* _WHAT THIS TASK INVOLVES_
Output must match the data below exactly from its first line through the line that contains "a22oi_1 | 16 | 120", with no other line.
── INPUT DATA
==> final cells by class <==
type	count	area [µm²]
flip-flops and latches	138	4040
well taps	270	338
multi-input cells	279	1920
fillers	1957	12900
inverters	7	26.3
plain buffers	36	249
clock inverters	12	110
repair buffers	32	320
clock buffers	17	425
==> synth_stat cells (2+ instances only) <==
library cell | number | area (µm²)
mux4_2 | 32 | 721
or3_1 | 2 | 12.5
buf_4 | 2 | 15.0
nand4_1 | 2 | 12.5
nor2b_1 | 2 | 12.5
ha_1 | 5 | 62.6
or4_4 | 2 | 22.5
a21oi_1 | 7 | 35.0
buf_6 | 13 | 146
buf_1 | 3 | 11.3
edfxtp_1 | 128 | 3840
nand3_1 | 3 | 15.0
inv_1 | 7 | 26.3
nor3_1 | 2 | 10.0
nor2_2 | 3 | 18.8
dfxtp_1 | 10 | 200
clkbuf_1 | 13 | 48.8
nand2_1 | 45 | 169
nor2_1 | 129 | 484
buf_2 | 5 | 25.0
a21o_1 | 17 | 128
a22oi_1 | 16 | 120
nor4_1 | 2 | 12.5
$ cat config.mk
export PLATFORM = sky130hd
export DESIGN_NAME = sr_latch_ctrl_flat
export DESIGN_NICKNAME = d
export VERILOG_FILES = /design/src/rtl/sr_latch_ctrl_if.sv /design/src/rtl/sr_latch_ctrl.sv /design/src/flat_wrapper.sv
export SDC_FILE = /design/constraint.sdc
export NUM_CORES = 1
export LEC_CHECK = 0
export CORE_AREA = 2 2 57 69
export CTS_CLUSTER_SIZE = 40
export DETAILED_ROUTE_END_ITERATION = 10
export DIE_AREA = 0 0 59 71
export RECOVER_POWER = 100
export SKIP_CTS_REPAIR_TIMING = 1
export SLEW_MARGIN = 30
export SYNTH_ARGS = -nofsm -noshare
export SYNTH_HDL_FRONTEND = slang
export SYNTH_SLANG_ARGS = --single-unit
$ cat constraint.sdc
create_clock -name clk -period 1.9 [get_ports clk]
set_input_delay 0.285 -clock clk [delete_from_list [all_inputs] [get_ports clk]]
set_output_delay 0.285 -clock clk [all_outputs]
set_load 0.05 [all_outputs]
$ cat src/rtl/sr_latch_ctrl_if.sv
// Requester-side bundle for the SR latch controller:
// request/grant handshake plus completion status.
interface sr_latch_ctrl_if #(
    parameter int NREQ = 4
);
    localparam int IW = (NREQ > 1) ? $clog2(NREQ) : 1;

    logic [NREQ-1:0] req;
    logic [NREQ-1:0] op;
    logic [NREQ-1:0] gnt;
    logic            busy;
    logic            done;
    logic            err;
    logic [IW-1:0]   resp_id;

    modport master (
        output req, op,
        input  gnt, busy, done, err, resp_id
    );

    modport slave (
        input  req, op,
        output gnt, busy, done, err, resp_id
    );
endinterface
────
* _EXERCISE SOLUTION_
==> final cells by class <==
type	count	area [µm²]
flip-flops and latches	138	4040
well taps	270	338
multi-input cells	279	1920
fillers	1957	12900
inverters	7	26.3
plain buffers	36	249
clock inverters	12	110
repair buffers	32	320
clock buffers	17	425
==> synth_stat cells (2+ instances only) <==
library cell | number | area (µm²)
mux4_2 | 32 | 721
or3_1 | 2 | 12.5
buf_4 | 2 | 15.0
nand4_1 | 2 | 12.5
nor2b_1 | 2 | 12.5
ha_1 | 5 | 62.6
or4_4 | 2 | 22.5
a21oi_1 | 7 | 35.0
buf_6 | 13 | 146
buf_1 | 3 | 11.3
edfxtp_1 | 128 | 3840
nand3_1 | 3 | 15.0
inv_1 | 7 | 26.3
nor3_1 | 2 | 10.0
nor2_2 | 3 | 18.8
dfxtp_1 | 10 | 200
clkbuf_1 | 13 | 48.8
nand2_1 | 45 | 169
nor2_1 | 129 | 484
buf_2 | 5 | 25.0
a21o_1 | 17 | 128
a22oi_1 | 16 | 120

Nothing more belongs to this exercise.